• [What you will do]
Please copy the leading lines of the entries below exactly, concluding with the line in which "after detailed placement | 0.896 | 0.647 | 0" occurs.
--- Provided data ---
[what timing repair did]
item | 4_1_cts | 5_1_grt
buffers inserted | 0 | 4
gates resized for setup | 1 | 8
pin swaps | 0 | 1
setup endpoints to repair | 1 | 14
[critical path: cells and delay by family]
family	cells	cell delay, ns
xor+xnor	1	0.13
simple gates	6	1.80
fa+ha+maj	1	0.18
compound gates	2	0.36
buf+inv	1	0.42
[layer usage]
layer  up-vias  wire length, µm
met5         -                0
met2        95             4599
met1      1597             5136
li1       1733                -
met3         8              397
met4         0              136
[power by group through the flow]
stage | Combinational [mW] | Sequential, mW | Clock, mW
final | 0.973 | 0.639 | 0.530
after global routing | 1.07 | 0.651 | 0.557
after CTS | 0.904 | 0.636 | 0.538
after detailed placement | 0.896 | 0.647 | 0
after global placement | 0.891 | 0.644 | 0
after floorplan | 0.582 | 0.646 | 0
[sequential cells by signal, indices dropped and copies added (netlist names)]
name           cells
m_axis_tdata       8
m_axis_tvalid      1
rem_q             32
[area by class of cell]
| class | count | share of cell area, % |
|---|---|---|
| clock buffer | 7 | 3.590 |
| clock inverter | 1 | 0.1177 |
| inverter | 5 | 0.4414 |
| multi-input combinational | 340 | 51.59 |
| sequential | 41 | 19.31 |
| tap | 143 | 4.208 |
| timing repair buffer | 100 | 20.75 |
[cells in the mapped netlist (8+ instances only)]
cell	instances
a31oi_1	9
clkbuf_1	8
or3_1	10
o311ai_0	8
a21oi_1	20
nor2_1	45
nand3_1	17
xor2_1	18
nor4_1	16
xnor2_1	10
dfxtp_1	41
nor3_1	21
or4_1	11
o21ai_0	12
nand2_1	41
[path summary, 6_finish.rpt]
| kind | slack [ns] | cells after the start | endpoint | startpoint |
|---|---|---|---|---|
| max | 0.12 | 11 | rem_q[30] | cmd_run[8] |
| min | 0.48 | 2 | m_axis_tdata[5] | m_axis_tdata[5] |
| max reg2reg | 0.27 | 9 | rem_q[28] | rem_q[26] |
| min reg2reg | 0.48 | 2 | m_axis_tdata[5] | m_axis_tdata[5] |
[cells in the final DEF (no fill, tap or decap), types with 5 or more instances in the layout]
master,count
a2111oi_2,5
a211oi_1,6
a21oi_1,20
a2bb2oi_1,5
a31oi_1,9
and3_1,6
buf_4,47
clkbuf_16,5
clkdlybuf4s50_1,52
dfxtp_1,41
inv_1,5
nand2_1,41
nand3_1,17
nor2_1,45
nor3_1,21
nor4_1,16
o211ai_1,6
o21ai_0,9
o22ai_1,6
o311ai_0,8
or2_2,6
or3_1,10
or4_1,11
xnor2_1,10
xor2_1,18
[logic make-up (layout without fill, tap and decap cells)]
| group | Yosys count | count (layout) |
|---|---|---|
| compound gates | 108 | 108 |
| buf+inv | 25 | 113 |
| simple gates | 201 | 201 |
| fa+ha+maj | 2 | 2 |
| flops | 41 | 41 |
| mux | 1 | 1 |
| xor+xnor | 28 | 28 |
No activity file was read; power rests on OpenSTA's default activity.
==> src/rtl/bitvault_clr_seq.sv <==
// Clear sequencer: sweeps every entry to zero, one per cycle, after a clr_req pulse.
module bitvault_clr_seq
  import bitvault_pkg::*;
#(
  parameter int DEPTH  = 16,
  parameter int ADDR_W = $clog2(DEPTH)
) (
  input  logic              clk,
  input  logic              rst,
  input  logic              clr_req,
  output logic              busy,
  output logic              clr_we,
  output logic [ADDR_W-1:0] clr_addr
);

  localparam logic [ADDR_W-1:0] LAST_IDX = ADDR_W'(DEPTH - 1);

  clr_state_e        state_r;
  clr_state_e        state_s;
  logic [ADDR_W-1:0] idx_r;
  logic [ADDR_W-1:0] idx_s;

  // State and sweep index registers
  always_ff @(posedge clk or posedge rst) begin
    if (rst) begin
      state_r <= CLR_IDLE;
      idx_r   <= {ADDR_W{1'b0}};
    end else begin
      state_r <= state_s;
      idx_r   <= idx_s;
    end
  end

  // Next-state logic; clr_req during a sweep is deliberately ignored
  always_comb begin
    state_s = state_r;
    idx_s   = idx_r;
    case (state_r)
      CLR_IDLE: begin
        if (clr_req) begin
          state_s = CLR_SWEEP;
          idx_s   = {ADDR_W{1'b0}};
        end else begin
          state_s = CLR_IDLE;
        end
      end
      CLR_SWEEP: begin
        if (idx_r == LAST_IDX) begin
          state_s = CLR_IDLE;
          idx_s   = {ADDR_W{1'b0}};
        end else begin
          idx_s = idx_r + ADDR_W'(1);
        end
      end
      default: begin
        state_s = CLR_IDLE;
        idx_s   = {ADDR_W{1'b0}};
      end
    endcase
  end

  assign busy     = (state_r == CLR_SWEEP);
  assign clr_we   = (state_r == CLR_SWEEP);
  assign clr_addr = idx_r;

endmodule

==> src/rtl/bitvault_regfile_mp.sv <==
// Multi-port register file: one write port, two registered read ports with
// write-first bypass, and a hardware clear sweep that owns the write port.
module bitvault_regfile_mp
  import bitvault_pkg::*;
#(
  parameter int DATA_W    = 8,
  parameter int DEPTH     = 16,
  parameter int ZERO_REG0 = 0,
  parameter int ADDR_W    = $clog2(DEPTH)
) (
  input  logic              clk,
  input  logic              rst,
  input  logic              we,
  input  logic [ADDR_W-1:0] waddr,
  input  logic [DATA_W-1:0] wdata,
  input  logic [ADDR_W-1:0] ra_addr,
  output logic [DATA_W-1:0] ra_data,
  input  logic [ADDR_W-1:0] rb_addr,
  output logic [DATA_W-1:0] rb_data,
  input  logic              clr_req,
  output logic              busy
);

  localparam logic [DATA_W-1:0] ZERO_C  = RST_DATA[DATA_W-1:0];
  localparam logic [ADDR_W:0]   DEPTH_C = (ADDR_W + 1)'(DEPTH);

  logic [DATA_W-1:0] mem_r [DEPTH];
  logic [DATA_W-1:0] ra_r;
  logic [DATA_W-1:0] rb_r;
  logic              clr_we_s;
  logic [ADDR_W-1:0] clr_addr_s;
  logic              mem_we_s;
  logic [ADDR_W-1:0] mem_waddr_s;
  logic [DATA_W-1:0] mem_wdata_s;
  logic [DATA_W-1:0] ra_next_s;
  logic [DATA_W-1:0] rb_next_s;

  // Entry is backed by storage and not the hardwired-zero slot
  function automatic logic addr_live(input logic [ADDR_W-1:0] addr);
    return ({1'b0, addr} < DEPTH_C) && !((ZERO_REG0 != 0) && (addr == {ADDR_W{1'b0}}));
  endfunction

  bitvault_clr_seq #(
    .DEPTH  (DEPTH),
    .ADDR_W (ADDR_W)
  ) u_clr_seq (
    .clk      (clk),
    .rst      (rst),
    .clr_req  (clr_req),
    .busy     (busy),
    .clr_we   (clr_we_s),
    .clr_addr (clr_addr_s)
  );

  // Write arbitration: the sweep owns the port and user writes are dropped
  always_comb begin
    mem_we_s    = 1'b0;
    mem_waddr_s = waddr;
    mem_wdata_s = wdata;
    if (clr_we_s) begin
      mem_we_s    = 1'b1;
      mem_waddr_s = clr_addr_s;
      mem_wdata_s = ZERO_C;
    end else if (we && addr_live(waddr)) begin
      mem_we_s = 1'b1;
    end else begin
      mem_we_s = 1'b0;
    end
  end

  // Storage array
  always_ff @(posedge clk or posedge rst) begin
    if (rst) begin
      for (int i = 0; i < DEPTH; i++) begin
        mem_r[i] <= ZERO_C;
      end
    end else if (mem_we_s) begin
      mem_r[mem_waddr_s] <= mem_wdata_s;
    end
  end

  // Read muxes with write-first bypass of whatever lands on this edge
  always_comb begin
    ra_next_s = ZERO_C;
    rb_next_s = ZERO_C;
    if (!addr_live(ra_addr)) begin
      ra_next_s = ZERO_C;
    end else if (mem_we_s && (ra_addr == mem_waddr_s)) begin
      ra_next_s = mem_wdata_s;
    end else begin
      ra_next_s = mem_r[ra_addr];
    end
    if (!addr_live(rb_addr)) begin
      rb_next_s = ZERO_C;
    end else if (mem_we_s && (rb_addr == mem_waddr_s)) begin
      rb_next_s = mem_wdata_s;
    end else begin
      rb_next_s = mem_r[rb_addr];
    end
  end

  // Read data registers
  always_ff @(posedge clk or posedge rst) begin
    if (rst) begin
      ra_r <= ZERO_C;
      rb_r <= ZERO_C;
    end else begin
      ra_r <= ra_next_s;
      rb_r <= rb_next_s;
    end
  end

  assign ra_data = ra_r;
  assign rb_data = rb_r;

endmodule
---
• [Expected answer]
[what timing repair did]
item | 4_1_cts | 5_1_grt
buffers inserted | 0 | 4
gates resized for setup | 1 | 8
pin swaps | 0 | 1
setup endpoints to repair | 1 | 14
[critical path: cells and delay by family]
family	cells	cell delay, ns
xor+xnor	1	0.13
simple gates	6	1.80
fa+ha+maj	1	0.18
compound gates	2	0.36
buf+inv	1	0.42
[layer usage]
layer  up-vias  wire length, µm
met5         -                0
met2        95             4599
met1      1597             5136
li1       1733                -
met3         8              397
met4         0              136
[power by group through the flow]
stage | Combinational [mW] | Sequential, mW | Clock, mW
final | 0.973 | 0.639 | 0.530
after global routing | 1.07 | 0.651 | 0.557
after CTS | 0.904 | 0.636 | 0.538
after detailed placement | 0.896 | 0.647 | 0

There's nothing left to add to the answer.